§ **Exercise description**:
Give again, exactly as they appear, only the lines from the one containing "if (set_full) full_d = 1'b1;" through the last line of the material below.

** The records follows **

### src/rtl/fft_pkg.sv
// Shared constants, counter-width helper and bank-select type for the FFT parallel-to-serial buffer.
package fft_pkg;

  localparam int unsigned FFT_DW    = 34;
  localparam int unsigned FFT_LANES = 4;
  localparam int unsigned FFT_NPTS  = 16;
  localparam int unsigned FFT_BEATS = FFT_NPTS / FFT_LANES;

  // A counter over a single value still needs one bit to exist as a signal.
  function automatic int unsigned cnt_w(input int unsigned n);
    return (n > 1) ? $clog2(n) : 1;
  endfunction

  localparam int unsigned FFT_BEAT_W = cnt_w(FFT_BEATS);
  localparam int unsigned FFT_ADDR_W = cnt_w(FFT_NPTS);

  typedef enum logic {
    BANK_A = 1'b0,
    BANK_B = 1'b1
  } bank_sel_e;

endpackage

### src/rtl/fft_p2s_pingpong_if.sv
// Beat-wide input / serial output handshake bundle for fft_p2s_pingpong.
interface fft_p2s_pingpong_if #(
  parameter int unsigned DW    = fft_pkg::FFT_DW,
  parameter int unsigned LANES = fft_pkg::FFT_LANES
);

  logic [LANES*DW-1:0] data_in;
  logic                in_valid;
  logic                in_ready;
  logic [DW-1:0]       data_out;
  logic                out_valid;
  logic                out_ready;
  logic                out_sof;
  logic                out_eof;

  modport master (
    output data_in, in_valid, out_ready,
    input  in_ready, data_out, out_valid, out_sof, out_eof
  );

  modport slave (
    input  data_in, in_valid, out_ready,
    output in_ready, data_out, out_valid, out_sof, out_eof
  );

endinterface

### src/rtl/fft_p2s_bank.sv
// One ping-pong bank: LANES-wide beat write port, single-word async read port, full flag.
module fft_p2s_bank
  import fft_pkg::*;
#(
  parameter int unsigned DW    = FFT_DW,
  parameter int unsigned LANES = FFT_LANES,
  parameter int unsigned NPTS  = FFT_NPTS
) (
  input  logic                      clk,
  input  logic                      rst_n,
  input  logic                      wr_en,
  input  logic [cnt_w(NPTS/LANES)-1:0] wr_beat,
  input  logic [LANES*DW-1:0]       wr_data,
  input  logic                      set_full,
  input  logic                      clr_full,
  input  logic [cnt_w(NPTS)-1:0]    rd_addr,
  output logic [DW-1:0]             rd_data,
  output logic                      full
);

  localparam int unsigned ADDR_W = cnt_w(NPTS);

  logic [DW-1:0] mem_q [NPTS];
  logic          full_q;
  logic          full_d;

  always_comb begin
    full_d = full_q;
    if (clr_full) full_d = 1'b0;
    if (set_full) full_d = 1'b1;
  end

  always_ff @(posedge clk or negedge rst_n) begin
    if (!rst_n) full_q <= 1'b0;
    else        full_q <= full_d;
  end

  // Storage is deliberately left out of reset; the full flag alone gates its use.
  always_ff @(posedge clk) begin
    if (wr_en) begin
      for (int unsigned j = 0; j < LANES; j++) begin
        mem_q[ADDR_W'(wr_beat) * ADDR_W'(LANES) + ADDR_W'(j)] <= wr_data[j*DW +: DW];
      end
    end
  end

  assign rd_data = mem_q[rd_addr];
  assign full    = full_q;

endmodule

** End of The records **

§ **Output**:
    if (set_full) full_d = 1'b1;
  end

  always_ff @(posedge clk or negedge rst_n) begin
    if (!rst_n) full_q <= 1'b0;
    else        full_q <= full_d;
  end

  // Storage is deliberately left out of reset; the full flag alone gates its use.
  always_ff @(posedge clk) begin
    if (wr_en) begin
      for (int unsigned j = 0; j < LANES; j++) begin
        mem_q[ADDR_W'(wr_beat) * ADDR_W'(LANES) + ADDR_W'(j)] <= wr_data[j*DW +: DW];
      end
    end
  end

  assign rd_data = mem_q[rd_addr];
  assign full    = full_q;

endmodule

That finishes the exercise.